エラブの巫女ヨネさん8
夜はヨネさんたちとひと時を過ごすことが多かった私だが、陽があるうちは、小屋の窓辺で絵を描いているか、独り海辺で過ごしていた。
潮の引いたサンゴ礁の棚には、大小無数の潮溜まりが出来ていた。大は小学校の25メートルプールほどのものから、茶碗ぐらいの小さいものまであり、そこには熱帯魚から、砂粒ほどの小さな生き物が、そして生物か植物か私にはわからない不気味なものが、不思議な色と形態の世界を繰り広げていた。
潮溜まりの海水は澄み切って、厚いレンズになり、うごめく無数の命の舞が、原色を撒き散らす万華鏡になって、覗き込む私を虜にした。

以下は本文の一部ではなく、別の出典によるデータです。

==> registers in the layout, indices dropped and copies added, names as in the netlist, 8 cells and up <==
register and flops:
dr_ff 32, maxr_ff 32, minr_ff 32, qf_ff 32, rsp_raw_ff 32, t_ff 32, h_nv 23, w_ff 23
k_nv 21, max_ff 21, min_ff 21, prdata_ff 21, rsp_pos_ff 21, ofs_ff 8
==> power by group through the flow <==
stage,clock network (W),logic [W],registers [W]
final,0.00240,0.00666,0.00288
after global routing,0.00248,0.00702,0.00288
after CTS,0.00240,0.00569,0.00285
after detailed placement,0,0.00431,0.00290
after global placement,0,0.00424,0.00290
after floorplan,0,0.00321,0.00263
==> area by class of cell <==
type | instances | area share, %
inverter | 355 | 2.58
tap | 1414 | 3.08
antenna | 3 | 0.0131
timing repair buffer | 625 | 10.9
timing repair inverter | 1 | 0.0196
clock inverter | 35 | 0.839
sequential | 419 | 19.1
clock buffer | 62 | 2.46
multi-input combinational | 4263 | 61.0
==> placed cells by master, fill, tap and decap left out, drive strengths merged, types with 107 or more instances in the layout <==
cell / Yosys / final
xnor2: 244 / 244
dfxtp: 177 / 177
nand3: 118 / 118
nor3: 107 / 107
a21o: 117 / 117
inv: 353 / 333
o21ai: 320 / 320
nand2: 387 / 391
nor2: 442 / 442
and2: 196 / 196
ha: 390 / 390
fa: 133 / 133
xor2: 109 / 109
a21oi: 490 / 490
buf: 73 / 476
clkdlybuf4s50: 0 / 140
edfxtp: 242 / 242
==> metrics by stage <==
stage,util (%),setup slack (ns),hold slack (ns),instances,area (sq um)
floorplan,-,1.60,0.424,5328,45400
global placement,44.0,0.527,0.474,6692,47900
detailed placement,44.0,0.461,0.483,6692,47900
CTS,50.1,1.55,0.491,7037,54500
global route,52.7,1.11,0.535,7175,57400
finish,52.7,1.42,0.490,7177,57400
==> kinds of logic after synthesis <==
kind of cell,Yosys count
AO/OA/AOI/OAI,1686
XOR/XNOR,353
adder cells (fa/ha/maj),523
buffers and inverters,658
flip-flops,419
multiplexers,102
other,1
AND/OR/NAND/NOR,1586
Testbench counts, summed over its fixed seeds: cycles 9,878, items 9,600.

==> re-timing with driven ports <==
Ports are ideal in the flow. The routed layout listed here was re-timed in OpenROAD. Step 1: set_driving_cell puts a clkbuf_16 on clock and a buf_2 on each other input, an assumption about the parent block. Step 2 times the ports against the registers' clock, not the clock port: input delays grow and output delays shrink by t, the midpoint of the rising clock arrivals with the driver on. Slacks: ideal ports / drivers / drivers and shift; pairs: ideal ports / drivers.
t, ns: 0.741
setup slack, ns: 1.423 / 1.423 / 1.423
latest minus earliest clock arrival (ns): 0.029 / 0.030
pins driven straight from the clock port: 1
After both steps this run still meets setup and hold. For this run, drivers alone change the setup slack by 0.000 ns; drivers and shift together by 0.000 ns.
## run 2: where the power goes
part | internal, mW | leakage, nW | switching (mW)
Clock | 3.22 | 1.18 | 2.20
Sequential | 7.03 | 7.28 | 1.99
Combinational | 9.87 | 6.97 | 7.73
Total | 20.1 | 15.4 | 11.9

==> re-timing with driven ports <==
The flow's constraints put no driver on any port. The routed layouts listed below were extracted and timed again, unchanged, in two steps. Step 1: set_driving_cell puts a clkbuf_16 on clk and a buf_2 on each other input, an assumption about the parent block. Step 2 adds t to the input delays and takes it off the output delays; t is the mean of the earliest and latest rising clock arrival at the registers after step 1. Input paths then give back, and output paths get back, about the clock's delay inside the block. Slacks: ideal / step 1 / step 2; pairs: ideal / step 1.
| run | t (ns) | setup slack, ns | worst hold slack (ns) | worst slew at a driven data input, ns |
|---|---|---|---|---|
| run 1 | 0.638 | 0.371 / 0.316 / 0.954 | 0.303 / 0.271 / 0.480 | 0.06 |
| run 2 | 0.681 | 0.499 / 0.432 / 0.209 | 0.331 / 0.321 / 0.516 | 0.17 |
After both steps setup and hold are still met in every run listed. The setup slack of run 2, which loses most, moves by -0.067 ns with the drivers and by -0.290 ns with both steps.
What follows belongs to an exercise in optimizing a design on an open flow for a short achievable clock period and few clock cycles; a production flow would make more cautious choices.
Where RTL was checked, it was by simulation tests only, not by an equivalence proof against the original.

==> inputs of build 54 <==
==> flow/design.v (excerpt) <==
module pipelineCpu #(
    parameter logic [31:0] ResetPc = 32'h0000_0000
) (
    input  logic        CLK,
    input  logic        arstN,
    output logic [31:0] instAddr,
    input  logic [31:0] instWord,
    output logic [31:0] dataAddr,
    output logic        dataWrEn,
    output logic [31:0] dataWrData,
    input  logic [31:0] dataRdData,
    output logic        halt
);
Settings: LEC_CHECK=0, ABC_CLOCK_PERIOD_IN_PS=3000, CAP_MARGIN=20, CORE_MARGIN=2, CORE_UTILIZATION=40, SETUP_SLACK_MARGIN=4.0, SLEW_MARGIN=20, TNS_END_PERCENT=100; clock period 7.5 ns.
run.sh (not shown) runs the stock make flow with config.mk's settings and CLKGATE_MAP_FILE= SYNTH_SCRIPT=/design/flow/synth_recipe.tcl, a recipe that flattens the netlist after the stock synthesis.
==> build 6 (differences from build 54) <==
ABC_CLOCK_PERIOD_IN_PS = unset   (was 3000)
SETUP_SLACK_MARGIN = unset   (was 4.0)
TNS_END_PERCENT = unset   (was 100)
==> flow_summary.toml <==
[pwr]
p_int_mw = 22.2
power.density_nw_per_um2 = 424

[drt]
vias = 57659
drt-total-wl_um = 295000
met1_length_um = 114000

[layout]
area_growth_pct = 19.5
clkCellAreaFrac = 0.0564
buf_share = 0.0688
clock_buffers = 189

[outcome]
status = "complete, no violations"

[worst_setup_path]
crit_path_start = "i_memWriteStage.memWbRd[2]$_DFF_PN0_"

[timing]
hold_slack_ns = 0.350

[place]
gp_congestion = 1.02
Source of the figures above: build 54

==> flow_summary.toml <==
[synthesis]
netlist_area_um2 = 76700
synthDistinctLibCells = 95

[place]
gp_congestion = 1.01

[worst_setup_path]
crit_path_start = "i_decodeStage.idExRs2[4]$_DFFE_PN0P_"
timing.rr.end = "i_executeStage.exMemAluResult[0]$_DFF_PN0_"

[layout]
drive_gt1_frac = 0.193
seq_cells = 1391
clkCellAreaFrac = 0.0589
multi_input_area_um2 = 34400
buf_share = 0.0380

[timing]
fin_tns_setup_ns = 0
hold_slack_ns = 0.354

[outcome]
status = "complete, no violations"

[pwr]
power.density_nw_per_um2 = 417

[clocking]
numCtsBuffers = 154
cts.sinks = 1391

[drt]
drtPass1Iterations = 6
drc = 0
drt-total-wl_um = 290000
vias = 56362
Source of the figures above: build 6

Testbench counts of build 54, summed over its fixed seeds: cycles 151,296.
Testbench counts of build 6, summed over its fixed seeds: cycles 151,296.


==> job 5058: inputs <==
pipelineCpu, a different RTL version from the one above (not shown whole).
clock: 7.5 ns
lec_check: 0
abc_clock_period_in_ps: 2500
cap_margin: 20
core_margin: 2
core_utilization: 40
setup_slack_margin: 5.0
slew_margin: 20
tns_end_percent: 100
==> inputs of job 2215, as changes to job 5058 <==
--- a/flow/design.v
+++ b/flow/design.v
@@ -2,27 +2,37 @@
     input  logic        CLK,
     input  logic        arstN,
     input  logic        hold,
     input  logic        redirect,
     input  logic [9:0]  redirectPc,
+    input  logic        idRedirect,
+    input  logic [9:0]  idRedirectPc,
     input  logic [31:0] instWord,
     input  logic        wbWrEn,
     input  logic [4:0]  wbRd,
     input  logic [31:0] wbData,
     input  logic [31:0] idRs1Data,
     input  logic [31:0] idRs2Data,
+    input  logic        idWrites,
+    input  logic [4:0]  idRd,
+    input  logic        exWrites,
+    input  logic [4:0]  exRd,
     output logic [31:0] instAddr,
     output logic        ifIdValid,
     output logic [31:0] ifIdInst,
     output logic        ifIdPred,
     output logic [9:0]  ifIdPcInc,
     output logic [9:0]  ifIdTarget,
     output logic [31:0] ifIdRs1Data,
     output logic [31:0] ifIdRs2Data,
     output logic        ifIdIsLoad,
     output logic        ifIdUsesRs1,
-    output logic        ifIdUsesRs2
+    output logic        ifIdUsesRs2,
+    output logic        ifIdExA,
+    output logic        ifIdExB,
+    output logic        ifIdWbA,
+    output logic        ifIdWbB
 );
     logic [9:0]  pc;
     logic [9:0]  pcInc;
     logic [9:0]  target;
     logic        pred;
@@ -71,17 +81,33 @@
             pc        <= 10'd0;
             ifIdValid <= 1'b0;
         end else if (redirect) begin
             pc        <= redirectPc;
             ifIdValid <= 1'b0;
+        end else if (idRedirect) begin
+            pc        <= idRedirectPc;
+            ifIdValid <= 1'b0;
         end else if (!hold) begin
             pc        <= pred ? target : pcInc;
             ifIdValid <= 1'b1;
         end
     end
     always_ff @(posedge CLK) begin
         if (!hold) begin
+            ifIdExA <= idWrites && idRd == rs1Idx;
+            ifIdExB <= idWrites && idRd == rs2Idx;
+            ifIdWbA <= exWrites && exRd == rs1Idx;
+            ifIdWbB <= exWrites && exRd == rs2Idx;
+        end else begin
+            ifIdExA <= 1'b0;
+            ifIdExB <= 1'b0;
+            ifIdWbA <= exWrites && exRd == ifIdInst[19:15];
+            ifIdWbB <= exWrites && exRd == ifIdInst[24:20];
+        end
+    end
+    always_ff @(posedge CLK) begin
+        if (!hold) begin
             ifIdInst    <= instWord;
             ifIdPred    <= pred;
             ifIdPcInc   <= pcInc;
             ifIdTarget  <= target;
             ifIdRs1Data <= rs1Data;
@@ -106,27 +132,35 @@
     input  logic [31:0] ifIdRs1Data,
     input  logic [31:0] ifIdRs2Data,
     input  logic        ifIdIsLoad,
     input  logic        ifIdUsesRs1,
     input  logic        ifIdUsesRs2,
+    input  logic        ifIdExA,
+    input  logic        ifIdExB,
+    input  logic        ifIdWbA,
+    input  logic        ifIdWbB,
     input  logic        redirect,
     input  logic        wbWrEn,
     input  logic [4:0]  wbRd,
     input  logic [31:0] wbData,
     input  logic        wbLateLoad,
     input  logic [31:0] wbResult,
     input  logic [31:0] exResult,
     output logic [31:0] idRs1Data,
     output logic [31:0] idRs2Data,
     output logic        hold,
+    output logic        idWrites,
     output logic        idExValid,
     output logic        idExRegWrEn,
     output logic        idExMemRd,
     output logic        idExMemWr,
     output logic        idExLateMem,
     output logic        idExLoadNow,
     output logic        idExSub,
+    output logic        idExIsAdd,
+    output logic        idExAddrOk,
+    output logic        idExAddrIsAdd,
     output logic        idExIsBranch,
     output logic        idExBranchNe,
     output logic        idExPred,
     output logic        idExIsHalt,
     output logic [6:0]  idExOp,
@@ -135,10 +169,12 @@
     output logic [31:0] idExB,
     output logic [4:0]  idExShamt,
     output logic [31:0] idExS,
     output logic [9:0]  idExAltPc,
     output logic        issue,
+    output logic        idRedirect,
+    output logic [9:0]  idRedirectPc,
     output logic        halt,
     output logic        idStoreNow,
     output logic [31:0] idMemAddr,
     output logic [31:0] idStoreData
 );
@@ -275,30 +311,77 @@
             OpStore: imm = {{20{ifIdInst[31]}}, ifIdInst[31:25], ifIdInst[11:7]};
             OpLui:   imm = {ifIdInst[31:12], 12'b0};
             default: imm = {{20{ifIdInst[31]}}, ifIdInst[31:20]};
         endcase
     end
-    assign idRs1Data = (wbWrEn && wbRd == rs1Idx) ? wbData : ifIdRs1Data;
-    assign idRs2Data = (wbWrEn && wbRd == rs2Idx) ? wbData : ifIdRs2Data;
+    assign idRs1Data = ifIdWbA ? wbData : ifIdRs1Data;
+    assign idRs2Data = ifIdWbB ? wbData : ifIdRs2Data;
+    assign idWrites  = ifIdValid && regWrEn;
     assign exWillWr = idExValid && idExRegWrEn;
-    assign fwdA     = exWillWr && idExRd == rs1Idx && !isLui;
-    assign fwdB     = exWillWr && idExRd == rs2Idx;
+    assign fwdA     = ifIdExA && !isLui;
+    assign fwdB     = ifIdExB;
     assign opA      = isLui ? 32'd0 : idRs1Data;
     assign opB      = srcBImm ? imm : idRs2Data;
-    assign lateMem  = (memRd || memWr) && (fwdA || (idExValid && idExLateMem) ||
-                                           (wbLateLoad && wbRd == rs1Idx));
-    assign hold  = haltSeen || (ifIdValid && idExValid && idExLateMem && idExMemRd &&
-                   idExRegWrEn && ((ifIdUsesRs1 && rs1Idx == idExRd) ||
-                                   (ifIdUsesRs2 && rs2Idx == idExRd)));
+    assign lateMem  = (memRd || memWr) && ((fwdA && !idExAddrOk) ||
+                                           (idExValid && idExLateMem) ||
+                                           (wbLateLoad && ifIdWbA));
+    assign hold  = haltSeen || (ifIdValid && idExLateMem && idExMemRd &&
+                   ((ifIdUsesRs1 && ifIdExA) || (ifIdUsesRs2 && ifIdExB)));
     assign issue = ifIdValid && !hold && !redirect;
     assign idStoreData = fwdB ? exResult : idRs2Data;
-    prefixAdder #(.W(32)) i_memAddr (
-        .a   ((wbWrEn && wbRd == rs1Idx) ? wbResult : ifIdRs1Data),
+    logic        brFromExA;
+    logic        brFromExB;
+    logic        brReady;
+    logic        brEq;
+    logic        brTaken;
+    logic [31:0] brK;
+    logic [31:0] addT;
+    logic [31:0] addC;
+    assign brFromExA = ifIdExA;
+    assign brFromExB = ifIdExB;
+    assign brReady   = !(wbLateLoad && (ifIdWbA || ifIdWbB)) &&
+                       (!(brFromExA || brFromExB) || (idExIsAdd && (brFromExA != brFromExB)));
+    logic [31:0] brRs1;
+    logic [31:0] brRs2;
+    assign brRs1     = ifIdWbA ? wbResult : ifIdRs1Data;
+    assign brRs2     = ifIdWbB ? wbResult : ifIdRs2Data;
+    assign brK       = brFromExA ? brRs2 : brRs1;
+    assign addT      = idExA ^ idExB ^ brK;
+    assign addC      = {(idExA[30:0] & idExB[30:0]) | ((idExA[30:0] | idExB[30:0]) & ~brK[30:0]),
+                        1'b0};
+    assign brEq      = (brFromExA || brFromExB) ? (addT == addC) : (brRs1 == brRs2);
+    assign brTaken   = brEq != branchNe;
+    assign idRedirect   = issue && isBranch && brReady && (brTaken != ifIdPred);
+    assign idRedirectPc = brTaken ? ifIdTarget : ifIdPcInc;
+    logic [31:0] addrReg;
+    prefixAdder #(.W(32)) i_addrReg (
+        .a   (brRs1),
+        .b   (imm),
+        .cin (1'b0),
+        .sum (addrReg)
+    );
+    logic [31:0] csaS;
+    logic [31:0] csaC;
+    logic [31:0] addrAdd;
+    logic [31:0] addrLogic;
+    assign csaS = idExA ^ idExB ^ imm;
+    assign csaC = (idExA & idExB) | (idExA & imm) | (idExB & imm);
+    prefixAdder #(.W(32)) i_addrAdd (
+        .a   (csaS),
+        .b   ({csaC[30:0], idExSub}),
+        .cin (1'b0),
+        .sum (addrAdd)
+    );
+    prefixAdder #(.W(32)) i_addrLogic (
+        .a   (({32{idExOp[1]}} & (idExA & idExB)) |
+              ({32{idExOp[2]}} & (idExA | idExB)) |
+              ({32{idExOp[3]}} & (idExA ^ idExB))),
         .b   (imm),
         .cin (1'b0),
-        .sum (idMemAddr)
+        .sum (addrLogic)
     );
+    assign idMemAddr = !fwdA ? addrReg : (idExAddrIsAdd ? addrAdd : addrLogic);
     assign idStoreNow  = issue && memWr && !lateMem;
     always_ff @(posedge CLK or negedge arstN) begin
         if (!arstN) begin
             haltSeen  <= 1'b0;
             idExValid <= 1'b0;
@@ -315,16 +398,20 @@
         idExMemRd    <= memRd;
         idExMemWr    <= memWr;
         idExLateMem  <= lateMem;
         idExIsBranch <= isBranch;
         idExBranchNe <= branchNe;
-        idExPred     <= ifIdPred;
+        idExPred     <= (isBranch && brReady) ? brTaken : ifIdPred;
         idExIsHalt   <= isHalt;
         idExOp       <= (memRd && !lateMem) ? 7'd0 :
                         {op[6:1], op[SelAdd] || op[SelSub]};
         idExLoadNow  <= memRd && !lateMem;
         idExSub      <= op[SelSub] || op[SelSlt];
+        idExIsAdd    <= op[SelAdd] && !memRd;
+        idExAddrIsAdd <= (op[SelAdd] || op[SelSub]) && !memRd;
+        idExAddrOk   <= (op[SelAdd] || op[SelSub] || op[SelAnd] || op[SelOr] || op[SelXor]) &&
+                        !memRd;
         idExRd       <= rdIdx;
         idExA        <= fwdA ? exResult : opA;
         if (op[SelSub] || op[SelSlt]) begin
             idExB <= ~((fwdB && !srcBImm) ? exResult : opB);
         end else begin
@@ -491,23 +578,31 @@
     logic [31:0] ifIdRs1Data;
     logic [31:0] ifIdRs2Data;
     logic        ifIdIsLoad;
     logic        ifIdUsesRs1;
     logic        ifIdUsesRs2;
+    logic        ifIdExA;
+    logic        ifIdExB;
+    logic        ifIdWbA;
+    logic        ifIdWbB;
+    logic        idWrites;
     logic [31:0] idRs1Data;
     logic [31:0] idRs2Data;
     logic        hold;
     logic        issue;
     logic        redirect;
+    logic        idRedirect;
+    logic [9:0]  idRedirectPc;
     logic [9:0]  redirectPc;
     logic        idExValid;
     logic        idExRegWrEn;
     logic        idExMemRd;
     logic        idExMemWr;
     logic        idExLateMem;
     logic        idExLoadNow;
     logic        idExSub;
+    logic        idExIsAdd;
     logic        idExIsBranch;
     logic        idExBranchNe;
     logic        idExPred;
     logic        idExIsHalt;
     logic [6:0]  idExOp;
@@ -530,27 +625,37 @@
         .CLK         (CLK),
         .arstN       (arstN),
         .hold        (hold),
         .redirect    (redirect),
         .redirectPc  (redirectPc),
+        .idRedirect  (idRedirect),
+        .idRedirectPc(idRedirectPc),
         .instWord    (instWord),
         .wbWrEn      (exWbRegWrEn),
         .wbRd        (exWbRd),
         .wbData      (wbData),
         .idRs1Data   (idRs1Data),
         .idRs2Data   (idRs2Data),
+        .idWrites    (idWrites),
+        .idRd        (ifIdInst[11:7]),
+        .exWrites    (idExValid && idExRegWrEn),
+        .exRd        (idExRd),
         .instAddr    (instAddr),
         .ifIdValid   (ifIdValid),
         .ifIdInst    (ifIdInst),
         .ifIdPred    (ifIdPred),
         .ifIdPcInc   (ifIdPcInc),
         .ifIdTarget  (ifIdTarget),
         .ifIdRs1Data (ifIdRs1Data),
         .ifIdRs2Data (ifIdRs2Data),
         .ifIdIsLoad  (ifIdIsLoad),
         .ifIdUsesRs1 (ifIdUsesRs1),
-        .ifIdUsesRs2 (ifIdUsesRs2)
+        .ifIdUsesRs2 (ifIdUsesRs2),
+        .ifIdExA     (ifIdExA),
+        .ifIdExB     (ifIdExB),
+        .ifIdWbA     (ifIdWbA),
+        .ifIdWbB     (ifIdWbB)
     );
     decodeStage i_decodeStage (
         .CLK          (CLK),
         .arstN        (arstN),
         .ifIdValid    (ifIdValid),
@@ -561,27 +666,33 @@
         .ifIdRs1Data  (ifIdRs1Data),
         .ifIdRs2Data  (ifIdRs2Data),
         .ifIdIsLoad   (ifIdIsLoad),
         .ifIdUsesRs1  (ifIdUsesRs1),
         .ifIdUsesRs2  (ifIdUsesRs2),
+        .ifIdExA      (ifIdExA),
+        .ifIdExB      (ifIdExB),
+        .ifIdWbA      (ifIdWbA),
+        .ifIdWbB      (ifIdWbB),
         .redirect     (redirect),
         .wbWrEn       (exWbRegWrEn),
         .wbRd         (exWbRd),
         .wbData       (wbData),
         .wbLateLoad   (exWbLateLoad),
         .wbResult     (exWbResult),
         .exResult     (exResult),
         .idRs1Data    (idRs1Data),
         .idRs2Data    (idRs2Data),
         .hold         (hold),
+        .idWrites     (idWrites),
         .idExValid    (idExValid),
         .idExRegWrEn  (idExRegWrEn),
         .idExMemRd    (idExMemRd),
         .idExMemWr    (idExMemWr),
         .idExLateMem  (idExLateMem),
         .idExLoadNow  (idExLoadNow),
         .idExSub      (idExSub),
+        .idExIsAdd    (idExIsAdd),
         .idExIsBranch (idExIsBranch),
         .idExBranchNe (idExBranchNe),
         .idExPred     (idExPred),
         .idExIsHalt   (idExIsHalt),
         .idExOp       (idExOp),
@@ -590,10 +701,12 @@
         .idExB        (idExB),
         .idExShamt    (idExShamt),
         .idExS        (idExS),
         .idExAltPc    (idExAltPc),
         .issue        (issue),
+        .idRedirect   (idRedirect),
+        .idRedirectPc (idRedirectPc),
         .halt         (halt),
         .idStoreNow   (idStoreNow),
         .idMemAddr    (idMemAddr),
         .idStoreData  (idStoreData)
     );
==> notes <==
- Die area: job 2215 is higher than job 5058 (about 10%).
- Between job 2215 and job 5058, the lower design area is in job 5058 (gap 14%, measured against job 5058).
- In job 5058 the global-route usage is lower than in job 2215, by 6.2 points.
- Job 2215 produced a clean layout. Job 5058 finished clean.
- Between job 2215 and job 5058, the lower final cell count is in job 5058 (gap 20%, measured against job 5058).
- Of job 5058 and job 2215, job 2215 has the higher clock skew (gap 0.0010 ns).
- Against job 2215, the worst setup slack of job 5058 is higher by 0.89 ns.
No functional check of the RTL was part of any run of this note.

## what the ideal ports hide
The results above use ideal ports. As a check the final layouts listed here were re-extracted and re-timed, cells and wires unchanged. Step 1: set_driving_cell puts a clkbuf_16 on CLK and a buf_2 on each other input, an assumption about the parent block. Step 2 also shifts input and output timing later by t, the mid clock arrival at the registers, as if the neighbouring blocks saw the same clock. Three values: no drivers, after step 1, after step 2; two values: the first two.
| run | shift t [ns] | setup slack, ns | hold slack, ns | worst setup path at the end |
|---|---|---|---|---|
| build 54 | 0.889 | 2.637 / 2.637 / 2.637 | 0.350 / 0.350 / 0.350 | register to register |
| build 6 | 0.887 | 0.849 / 0.849 / 0.849 | 0.354 / 0.354 / 0.354 | register to register |
| job 5058 | 0.895 | 3.731 / 3.731 / 3.047 | 0.407 / 0.407 / 0.407 | input to register |
| job 2215 | 0.909 | 2.837 / 2.837 / 2.837 | 0.427 / 0.427 / 0.427 | register to register |
After both steps every run listed still meets setup and hold. The setup slack of job 5058, which loses most, moves by 0.000 ns with the drivers and by -0.684 ns with both steps.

写真はもちろん、スケッチもした事のない私は、万華鏡の中で舞う妖精たちと、共に舞い、共に歌った。全身に染み渡ったそのイメージを、小屋に戻って絵に描いた。
澄みきって見えるのは潮溜まりだけではなかった。空も、海も砂浜も、眼に見えるすべてのもの、眼には見えない風や音までが、巨大な透明な玉の中で、凍てついてしまったように見えた。
「一人で長いこと海におるな!悪い霊にとりつかれるでなぁ」とヨネさんはよくいっていたが、色も音も凍りつくような透明な静けさの中に、どんな魔がひそんでいるのか、私にはよく解った。あれから45年たった今でも、時の思いを手繰り寄せると、異相の空間の裂け目を垣間見たような緊張感に襲われるのです。











1月 18th, 2010 at 5:26 AM
私はエラブで生まれ育ちました。現在アメリカ カンサス州にすんでますが いつでも 素晴らしい島を思い出しては頑張っております。珊瑚の妖精さんたちも頑張っておりますね。小さいころ 海に入るとき珊瑚を踏みつけて海に入ったことをいまでも 悪かったなあと思い
珊瑚が元気に育つことを祈ってます。
貴方の珊瑚の妖精さん達によろしくお願いいたします。